Asked if addiction training could be increased for Harvard’s medical students, Griswold said “absolutely,” but with the caveat that so too could training in a range of other areas. “If you add to a particular topic, you have to think about what you are going to remove.”

When it comes to prescribing buprenorphine, more doctors and students need to learn how to do it, experts say. At MGH, Ward is making that happen. Together with a group of colleagues she has helped offer training in buprenorphine treatment to doctors across the hospital, positioning them to receive DEA approval. Last month she helped train primary-care residents during an annual retreat that for the first time focused on buprenorphine.

Wakeman is also working to sharpen residents’ training. As chief resident at MGH in 2012, she helped develop a survey of internal-medicine residents at the hospital that showed most felt unprepared to diagnose and treat patients suffering from substance-use disorders. In response, MGH boosted the number of lectures on addiction from one a year to 12. Progress was limited. When Wakeman repeated the survey with the new curriculum, the results showed that while residents were significantly more prepared, their knowledge hadn’t increased.

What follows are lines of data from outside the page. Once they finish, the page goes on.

## src/common/uhec_pkg.sv

```systemverilog
// ****************************************************************
// Endpoint 0 host control and status constants
// ****************************************************************
package uhec_pkg;

  localparam int ADDR_W = 8;
  localparam int DATA_W = 16;

  // Register offsets
  localparam logic [ADDR_W-1:0] CSR_ADDR = 8'h00;
  localparam logic [ADDR_W-1:0] SVC_ADDR = 8'h04;

  // Control and status field positions
  localparam int BIT_UNLOCK = 10;
  localparam int BIT_TOGGLE = 9;
  localparam int BIT_DISCARD = 8;
  localparam int BIT_NAKHALT = 7;
  localparam int BIT_STATUS = 6;
  localparam int BIT_INREQ = 5;
  localparam int BIT_ERROR = 4;
  localparam int BIT_SETUP = 3;
  localparam int BIT_STALL = 2;
  localparam int BIT_TXLOAD = 1;
  localparam int BIT_RXAVAIL = 0;
  localparam int BIT_RXSVC = 0;

  // Values after reset
  localparam logic [DATA_W-1:0] CSR_RESET = 16'h0000;
  localparam logic FLAG_RESET = 1'b0;

  // Counts
  localparam int NAK_W = 8;
  localparam logic [1:0] NO_RESPONSE_LIMIT = 2'h3;

  typedef enum logic [1:0] {
    UHEC_KIND_SETUP = 2'b00,
    UHEC_KIND_OUT = 2'b01,
    UHEC_KIND_IN = 2'b10
  } uhec_kind_t;

  // Flag set by hardware, cleared by a zero written in its field
  function automatic logic uhec_sticky(input logic q, input logic set, input logic wr,
                                       input logic wbit);
    uhec_sticky = set | (q & ~(wr & ~wbit));
  endfunction : uhec_sticky

endpackage : uhec_pkg

```

## src/common/uhec_txn_if.sv

```systemverilog
`timescale 1ns/1ps
`default_nettype none
// ****************************************************************
// Link outcome events between control logic and retry tracker
// ****************************************************************
interface uhec_txn_if #(parameter int NAK_W = 8);
  logic nak;
  logic no_response;
  logic responded;
  logic restart;
  logic [NAK_W-1:0] nak_limit;
  logic nak_expired;
  logic retry_exhausted;

  modport ctrl (output nak, output no_response, output responded, output restart,
                output nak_limit, input nak_expired, input retry_exhausted);
  modport tracker (input nak, input no_response, input responded, input restart,
                   input nak_limit, output nak_expired, output retry_exhausted);
endinterface : uhec_txn_if
`default_nettype wire

```

## src/logic/uhec_retry_tracker.sv

```systemverilog
`timescale 1ns/1ps
`default_nettype none
// ****************************************************************
// NAK and no-response counting for the active transaction
// ****************************************************************
module uhec_retry_tracker
  import uhec_pkg::*;
#(
  parameter int NAK_W = 8
) (
  input wire logic clk_sys_in,
  input wire logic reset_in,
  uhec_txn_if.tracker txn
);

  logic [NAK_W-1:0] nak_cnt_q;
  logic [NAK_W-1:0] nak_cnt_d;
  logic [1:0] miss_cnt_q;
  logic [1:0] miss_cnt_d;
  wire logic clear_w;
  wire logic third_miss_w;

  assign clear_w = txn.restart | txn.responded;
  // Limit zero disables the NAK halt
  assign txn.nak_expired = txn.nak & (txn.nak_limit != '0) & (nak_cnt_q >= txn.nak_limit);
  assign third_miss_w = txn.no_response & (miss_cnt_q == NO_RESPONSE_LIMIT - 2'h1);
  assign txn.retry_exhausted = third_miss_w;

  assign nak_cnt_d = (clear_w | txn.nak_expired | txn.no_response) ? '0 :
                     txn.nak ? nak_cnt_q + 1'b1 : nak_cnt_q;
  assign miss_cnt_d = (clear_w | txn.nak | third_miss_w) ? 2'h0 :
                      txn.no_response ? miss_cnt_q + 2'h1 : miss_cnt_q;

  always_ff @(posedge clk_sys_in or posedge reset_in) begin
    if (reset_in) begin
      nak_cnt_q <= '0;
      miss_cnt_q <= 2'h0;
    end else begin
      nak_cnt_q <= nak_cnt_d;
      miss_cnt_q <= miss_cnt_d;
    end
  end
endmodule : uhec_retry_tracker
`default_nettype wire

```

## src/logic/uhec_ep0_ctrl.sv

```systemverilog
// Chosen here: the plain strobed port and the placing of the registers.
`timescale 1ns/1ps
`default_nettype none
// ****************************************************************
// Endpoint 0 host control and status
// ****************************************************************
module uhec_ep0_ctrl
  import uhec_pkg::*;
#(
  parameter int NAK_LIMIT_W = NAK_W
) (
  input wire logic clk_sys_in,
  input wire logic reset_in,
  input wire logic [ADDR_W-1:0] reg_addr_in,
  input wire logic [DATA_W-1:0] reg_wdata_in,
  input wire logic reg_wr_in,
  input wire logic reg_rd_in,
  output logic [DATA_W-1:0] reg_rdata_out,
  input wire logic [NAK_LIMIT_W-1:0] ep0_nak_limit_in,
  input wire logic link_ack_in,
  input wire logic link_data_rcvd_in,
  input wire logic link_stall_in,
  input wire logic link_nak_in,
  input wire logic link_no_response_in,
  output logic txn_req_out,
  output logic [1:0] txn_kind_out,
  output logic txn_data1_out,
  output logic fifo_discard_out,
  output logic ep0_event_out
);

  // ****************************************************************
  // State
  // ****************************************************************
  logic toggle_q;
  logic toggle_d;
  logic unlock_q;
  logic unlock_d;
  logic nak_halt_q;
  logic nak_halt_d;
  logic status_q;
  logic status_d;
  logic in_req_q;
  logic in_req_d;
  logic error_q;
  logic error_d;
  logic setup_q;
  logic setup_d;
  logic stall_q;
  logic stall_d;
  logic tx_loaded_q;
  logic tx_loaded_d;
  logic rx_avail_q;
  logic rx_avail_d;
  logic discard_q;
  logic event_q;
  logic event_d;
  logic [DATA_W-1:0] rdata_q;
  logic [DATA_W-1:0] rdata_d;

  uhec_txn_if #(.NAK_W(NAK_LIMIT_W)) txn ();

  // ****************************************************************
  // Register decode
  // ****************************************************************
  wire logic csr_wr_w;
  wire logic svc_wr_w;
  wire logic csr_rd_w;
  wire logic toggle_wr_w;
  wire logic discard_req_w;
  wire logic discard_ok_w;
  wire logic rx_service_w;
  wire logic [DATA_W-1:0] csr_value_w;

  assign csr_wr_w = reg_wr_in & (reg_addr_in == CSR_ADDR);
  assign svc_wr_w = reg_wr_in & (reg_addr_in == SVC_ADDR);
  assign csr_rd_w = reg_rd_in & (reg_addr_in == CSR_ADDR);
  assign toggle_wr_w = csr_wr_w & unlock_q;
  assign discard_req_w = csr_wr_w & reg_wdata_in[BIT_DISCARD];
  assign discard_ok_w = discard_req_w & (tx_loaded_q | rx_avail_q);
  assign rx_service_w = svc_wr_w & reg_wdata_in[BIT_RXSVC];

  assign csr_value_w = {5'h00, unlock_q, toggle_q, 1'b0, nak_halt_q, status_q, in_req_q,
                        error_q, setup_q, stall_q, tx_loaded_q, rx_avail_q};

  // ****************************************************************
  // Transaction request and outcome
  // ****************************************************************
  wire logic halted_w;
  wire logic is_in_w;
  wire logic tx_done_w;
  wire logic rx_done_w;
  wire logic stall_ev_w;
  wire logic error_ev_w;

  assign halted_w = nak_halt_q | error_q | stall_q;
  assign txn_req_out = (tx_loaded_q | (in_req_q & ~rx_avail_q)) & ~halted_w;
  assign is_in_w = ~tx_loaded_q;
  assign txn_kind_out = is_in_w ? UHEC_KIND_IN :
                        setup_q ? UHEC_KIND_SETUP : UHEC_KIND_OUT;
  assign txn_data1_out = status_q | (~is_in_w & ~setup_q & toggle_q) |
                         (is_in_w & toggle_q);

  assign tx_done_w = txn_req_out & ~is_in_w & link_ack_in;
  assign rx_done_w = txn_req_out & is_in_w & link_data_rcvd_in;
  assign stall_ev_w = txn_req_out & link_stall_in;
  assign error_ev_w = txn_req_out & txn.retry_exhausted;

  assign txn.nak = txn_req_out & link_nak_in;
  assign txn.no_response = txn_req_out & link_no_response_in;
  assign txn.responded = txn_req_out & (link_ack_in | link_data_rcvd_in | link_stall_in);
  assign txn.restart = ~txn_req_out;
  assign txn.nak_limit = ep0_nak_limit_in;

  uhec_retry_tracker #(
    .NAK_W(NAK_LIMIT_W)
  ) u_tracker (
    .clk_sys_in(clk_sys_in),
    .reset_in(reset_in),
    .txn(txn.tracker)
  );

  // ****************************************************************
  // Next-state selection
  // ****************************************************************
  assign unlock_d = toggle_wr_w ? 1'b0 : (csr_wr_w & reg_wdata_in[BIT_UNLOCK]) ? 1'b1 :
                    unlock_q;
  assign toggle_d = toggle_wr_w ? reg_wdata_in[BIT_TOGGLE] :
                    (tx_done_w | rx_done_w) ? ~txn_data1_out : toggle_q;

  assign tx_loaded_d = (tx_loaded_q & ~tx_done_w & ~discard_ok_w) |
                       (csr_wr_w & reg_wdata_in[BIT_TXLOAD] & ~reg_wdata_in[BIT_DISCARD]);
  assign rx_avail_d = rx_done_w | (rx_avail_q & ~rx_service_w & ~discard_ok_w);
  assign in_req_d = (in_req_q & ~rx_done_w) | (csr_wr_w & reg_wdata_in[BIT_INREQ]);
  assign status_d = csr_wr_w ? reg_wdata_in[BIT_STATUS] :
                    status_q & ~(tx_done_w | rx_done_w);
  assign setup_d = csr_wr_w ? reg_wdata_in[BIT_SETUP] : setup_q & ~tx_done_w;

  assign nak_halt_d = uhec_sticky(nak_halt_q, txn.nak_expired, csr_wr_w,
                                  reg_wdata_in[BIT_NAKHALT]);
  assign error_d = uhec_sticky(error_q, error_ev_w, csr_wr_w, reg_wdata_in[BIT_ERROR]);
  assign stall_d = uhec_sticky(stall_q, stall_ev_w, csr_wr_w, reg_wdata_in[BIT_STALL]);

  assign event_d = tx_done_w | rx_done_w | error_ev_w;
  assign rdata_d = csr_rd_w ? csr_value_w : CSR_RESET;

  // ****************************************************************
  // Registers
  // ****************************************************************
  always_ff @(posedge clk_sys_in or posedge reset_in) begin
    if (reset_in) begin
      toggle_q <= FLAG_RESET;
      unlock_q <= FLAG_RESET;
      nak_halt_q <= FLAG_RESET;
      status_q <= FLAG_RESET;
      in_req_q <= FLAG_RESET;
      error_q <= FLAG_RESET;
      setup_q <= FLAG_RESET;
      stall_q <= FLAG_RESET;
      tx_loaded_q <= FLAG_RESET;
      rx_avail_q <= FLAG_RESET;
    end else begin
      toggle_q <= toggle_d;
      unlock_q <= unlock_d;
      nak_halt_q <= nak_halt_d;
      status_q <= status_d;
      in_req_q <= in_req_d;
      error_q <= error_d;
      setup_q <= setup_d;
      stall_q <= stall_d;
      tx_loaded_q <= tx_loaded_d;
      rx_avail_q <= rx_avail_d;
    end
  end

  always_ff @(posedge clk_sys_in or posedge reset_in) begin
    if (reset_in) begin
      discard_q <= FLAG_RESET;
      event_q <= FLAG_RESET;
      rdata_q <= CSR_RESET;
    end else begin
      discard_q <= discard_ok_w;
      event_q <= event_d;
      rdata_q <= rdata_d;
    end
  end

  assign fifo_discard_out = discard_q;
  assign ep0_event_out = event_q;
  assign reg_rdata_out = rdata_q;
endmodule : uhec_ep0_ctrl
`default_nettype wire

```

“That really gets to the fact that we learn medicine through doing and seeing,” she said.

For more hands-on training, internal-medicine residents are beginning to round with MGH’s Addiction Consult Team, and there is a push to have the intensive two-week outpatient rotation in addiction required for primary-care residents extended to all internal-medicine residents.

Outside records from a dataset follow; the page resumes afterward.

$ cat src/hdl/duhssp_top.sv
/*
 host select and status glue of a dual uart: channel decode in two bus styles,
 per-channel control registers, ready and interrupt pins, id readback.
 assumes host strobes are synchronous to clk; fifo levels, receive time-out
 and shift register state come in from the channel cores.
*/
// How it works
// RULE_01 - reset returns registers and outputs to defaults
// RULE_02 - zero divisors: high reads id, low revision
// RULE_03 - separate selects pick a, b, both, none
// RULE_04 - host never reads with both channels selected
// RULE_05 - single select plus address bit picks channel
// RULE_06 - style pin chooses which decoding applies
// RULE_07 - block bit chooses single-character or block mode
// RULE_08 - no fifo: receive ready low while byte held
// RULE_09 - fifo, no block: receive ready low non-empty
// RULE_10 - block: receive ready falls at trigger, rises empty
// RULE_11 - fifo, no block: transmit ready low when empty
// RULE_12 - block: transmit ready low unless fifo full
// RULE_13 - no fifo: interrupt high when holding register empty
// RULE_14 - half duplex waits for whole transmitter empty
// RULE_15 - fifo: transmit interrupt high below trigger
// RULE_16 - no fifo: receive interrupt high while byte held
// RULE_17 - fifo: receive interrupt high above trigger
// RULE_18 - host access needs no baud oscillator clock
// RULE_19 - line status bits 5, 6 show room, empty
// RULE_20 - half duplex off after reset, bit or pin
// RULE_21 - id reads leave divisor registers untouched
`timescale 1ns/1ps
module duhssp_top #(
   parameter int         FIFO_DEPTH = 64,
   parameter int         CW         = $clog2(FIFO_DEPTH + 1),
   parameter logic [7:0] DEVICE_ID  = 8'h5c,   // arbitrary value
   parameter logic [7:0] REVISION   = 8'h03    // arbitrary value
) (
   input  wire logic                 clk,
   input  wire logic                 rst,
   input  wire logic                 bus_style,
   input  wire logic                 select_chan_a_n,
   input  wire logic                 select_chan_b_n,
   input  wire logic                 channel_address_bit,
   input  wire logic                 read_strobe_n,
   input  wire logic                 write_strobe_n,
   input  wire logic                 read_not_write,
   input  wire logic [2:0]           reg_addr,
   input  wire logic [7:0]           write_data,
   input  wire logic                 half_duplex_enable_n,
   input  wire logic [1:0][CW-1:0]   rx_count,
   input  wire logic [1:0][CW-1:0]   tx_count,
   input  wire logic [1:0]           rx_timeout,
   input  wire logic [1:0]           tx_shift_empty,
   output logic      [7:0]           read_data,
   output logic                      read_data_oe,
   output logic      [1:0]           rx_ready_n,
   output logic      [1:0]           tx_ready_n,
   output logic                      irq_out_chan_a,
   output logic                      irq_out_chan_b,
   output logic      [1:0]           half_duplex_active
);
   import duhssp_pkg::*;

   localparam logic [CW-1:0] CNT_ZERO = '0;
   localparam logic [CW-1:0] CNT_FULL = CW'(FIFO_DEPTH);

   // channel decode; the shared pin serves as the single select in that style
   function automatic logic [1:0] chan_sel(input logic style, input logic sa_n,
                                          input logic sb_n, input logic adr);
      logic [1:0] s;
      s = 2'b00;
      if (style) begin
         s = {~sb_n, ~sa_n};                                       // RULE_03
      end else if (!sa_n) begin
         s = adr ? 2'b10 : 2'b01;                                  // RULE_05
      end
      return s;
   endfunction : chan_sel

   logic [1:0] sel;
   logic       acc_on;
   logic       acc_rd;
   logic       acc_prev_r;
   logic       acc_start;

   // the baud oscillator plays no part here, so registers work with it stopped
   always_comb begin                                               // RULE_18
      sel    = chan_sel(bus_style, select_chan_a_n, select_chan_b_n,
                        channel_address_bit);                      // RULE_06
      if (bus_style) begin
         acc_on = (!read_strobe_n || !write_strobe_n) && (sel != 2'b00);
         acc_rd = !read_strobe_n;
      end else begin
         acc_on = sel != 2'b00;
         acc_rd = read_not_write;
      end
   end

   // a write is taken once, on the first cycle of a held strobe
   always_ff @(posedge clk or posedge rst) begin
      if (rst) begin
         acc_prev_r <= 1'b0;
      end else begin
         acc_prev_r <= acc_on;
      end
   end
   assign acc_start = acc_on && !acc_prev_r;

   logic [1:0][7:0] dll_w, dlm_w, dld_w, fcr_w, feature_control_reg_w, lsr_w, rtrg_w, ttrg_w;
   logic [1:0]      irq_w;

   genvar g;
   generate
      for (g = 0; g < NUM_CHAN; g++) begin : g_ch
         logic [7:0] dll_r, dlm_r, dld_r, fcr_r, feature_control_reg_r, rtrg_r, ttrg_r;
         logic       rx_rdy_n_r, tx_rdy_n_r, hd_r;
         logic       fifo_en, blk, hd, wr;
         logic       rx_has, tx_empty, all_empty, tx_int, rx_int;
         logic [CW-1:0] rtrg, ttrg;

         assign wr       = acc_start && !acc_rd && sel[g];
         assign fifo_en  = fcr_r[FCR_FIFO_EN_BIT];
         assign blk      = fifo_en && fcr_r[FCR_BLOCK_BIT];           // RULE_07
         assign hd       = feature_control_reg_r[FEATURE_CONTROL_REG_HALF_DUP_BIT] || !half_duplex_enable_n; // RULE_20
         assign rx_has   = rx_count[g] != CNT_ZERO;
         assign tx_empty = tx_count[g] == CNT_ZERO;
         assign all_empty = tx_empty && tx_shift_empty[g];
         assign rtrg     = rtrg_r[CW-1:0];
         assign ttrg     = ttrg_r[CW-1:0];

         // register writes; with both separate selects low one write hits both channels at once
         always_ff @(posedge clk or posedge rst) begin
            if (rst) begin                                            // RULE_01
               dll_r  <= RST_DIV_LOW;
               dlm_r  <= RST_DIV_HIGH;
               dld_r  <= RST_DIV_FRAC;
               fcr_r  <= RST_FIFO_CTL;
               feature_control_reg_r <= RST_FEAT_CTL;                                // RULE_20
               rtrg_r <= RST_RX_TRIG;
               ttrg_r <= RST_TX_TRIG;
            end else if (wr) begin
               case (reg_addr)
                  OFS_DIV_LOW:  dll_r  <= write_data;
                  OFS_DIV_HIGH: dlm_r  <= write_data;
                  OFS_FIFO_CTL: fcr_r  <= write_data;
                  OFS_DIV_FRAC: dld_r  <= {4'h0, write_data[DIV_FRAC_BITS-1:0]};
                  OFS_FEAT_CTL: feature_control_reg_r <= write_data;
                  OFS_RX_TRIG:  rtrg_r <= write_data;
                  OFS_TX_TRIG:  ttrg_r <= write_data;
                  default:      ;
               endcase
            end
         end

         // receive ready
         always_ff @(posedge clk or posedge rst) begin
            if (rst) begin
               rx_rdy_n_r <= 1'b1;                                    // RULE_01
            end else if (!blk) begin
               rx_rdy_n_r <= !rx_has;                                 // RULE_08 RULE_09
            end else if (rx_count[g] >= rtrg || rx_timeout[g]) begin
               rx_rdy_n_r <= 1'b0;                                    // RULE_10
            end else if (!rx_has) begin
               rx_rdy_n_r <= 1'b1;                                    // RULE_10
            end
         end

         // transmit ready; with no fifo it mirrors the holding register
         always_ff @(posedge clk or posedge rst) begin
            if (rst) begin
               tx_rdy_n_r <= 1'b0;
            end else if (blk) begin
               tx_rdy_n_r <= tx_count[g] >= CNT_FULL;                 // RULE_12
            end else begin
               tx_rdy_n_r <= !tx_empty;                               // RULE_11
            end
         end

         always_comb begin
            if (!fifo_en) begin
               tx_int = hd ? all_empty : tx_empty;                    // RULE_13 RULE_14
               rx_int = rx_has;                                       // RULE_16
            end else begin
               tx_int = hd ? ((!tx_empty && tx_count[g] < ttrg) || all_empty)
                           : (tx_count[g] < ttrg);                    // RULE_15 RULE_14
               rx_int = rx_count[g] > rtrg;                           // RULE_17
            end
         end

         always_ff @(posedge clk or posedge rst) begin
            if (rst) begin
               hd_r <= 1'b0;
            end else begin
               hd_r <= hd;
            end
         end

         assign irq_w[g]  = tx_int || rx_int;
         assign dll_w[g]  = dll_r;
         assign dlm_w[g]  = dlm_r;
         assign dld_w[g]  = dld_r;
         assign fcr_w[g]  = fcr_r;
         assign feature_control_reg_w[g] = feature_control_reg_r;
         assign rtrg_w[g] = rtrg_r;
         assign ttrg_w[g] = ttrg_r;
         assign rx_ready_n[g]         = rx_rdy_n_r;
         assign tx_ready_n[g]         = tx_rdy_n_r;
         assign half_duplex_active[g] = hd_r;

         // line status: room and completely empty
         always_comb begin
            lsr_w[g] = 8'h00;
            lsr_w[g][LSR_DATA_RDY_BIT] = rx_has;
            lsr_w[g][LSR_TX_ROOM_BIT]  = fifo_en ? (tx_count[g] < CNT_FULL)
                                                 : tx_empty;          // RULE_19
            lsr_w[g][LSR_TX_EMPTY_BIT] = all_empty;                   // RULE_19
         end
      end
   endgenerate

   // read mux is pure selection, so id reads change no stored divisor
   logic       rch;
   logic [7:0] rmux;
   always_comb begin                                                  // RULE_21
      rch  = !sel[0];                                                 // RULE_04
      case (reg_addr)
         OFS_DIV_LOW:   rmux = (dll_w[rch] == DIV_ZERO && dlm_w[rch] == DIV_ZERO)
                               ? REVISION : dll_w[rch];               // RULE_02
         OFS_DIV_HIGH:  rmux = (dll_w[rch] == DIV_ZERO && dlm_w[rch] == DIV_ZERO)
                               ? DEVICE_ID : dlm_w[rch];              // RULE_02
         OFS_FIFO_CTL:  rmux = fcr_w[rch];
         OFS_DIV_FRAC:  rmux = dld_w[rch];
         OFS_FEAT_CTL:  rmux = feature_control_reg_w[rch];
         OFS_LINE_STAT: rmux = lsr_w[rch];
         OFS_RX_TRIG:   rmux = rtrg_w[rch];
         OFS_TX_TRIG:   rmux = ttrg_w[rch];
         default:       rmux = 8'h00;
      endcase
   end

   always_ff @(posedge clk or posedge rst) begin
      if (rst) begin
         read_data    <= 8'h00;
         read_data_oe <= 1'b0;
      end else begin
         read_data    <= (acc_on && acc_rd) ? rmux : 8'h00;
         read_data_oe <= acc_on && acc_rd;
      end
   end

   always_ff @(posedge clk or posedge rst) begin
      if (rst) begin
         irq_out_chan_a <= 1'b0;
         irq_out_chan_b <= 1'b0;
      end else begin
         irq_out_chan_a <= irq_w[0];
         irq_out_chan_b <= irq_w[1];
      end
   end
endmodule : duhssp_top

“We are in the middle of a public health crisis,” said Wakeman. “We have treatment that works and yet doctors aren’t providing that treatment, and I think the only way to really change that, change that culture, is to better train the next generation of doctors to feel like this is something that they own, that it’s a part of our skill set and that they have the tools they need.”

The other side

In contrast to those difficult nights in the ER, Ward these days can see further along her patients’ journeys, and can feel the hope they keep close. After years of working with people struggling to get clean, she understands just how incredibly complicated treatment is. She knows addiction is a disease that takes a vise-like hold on users with certain genetic susceptibilities, and that over time it can actually alter the way the brain functions, making “drug-free” seem excruciatingly distant. She also understands the treatment map and the range of effective therapies that can bring addicts back from the edge.

Still, even within the medical community, she acknowledges, there are doubters, those who wonder why she spends so much effort on patients who, to many, seem beyond help. They don’t bother her.

“It’s an opportunity to educate,” Ward said, “to say, ‘Look, there’s a whole different side to this disease and treatment is not that straightforward, but individuals who suffer from substance-use disorders can be treated.

“There is hope in this field,” she emphasized. “Addiction’s not a death sentence. It’s not your destiny. I think the more I work with those who suffer, the more I am encouraged by how people change, their ability to change, and the ways we can help. Every day, I am more and more impressed.”

Harvard staff writer Alvin Powell contributed to this report.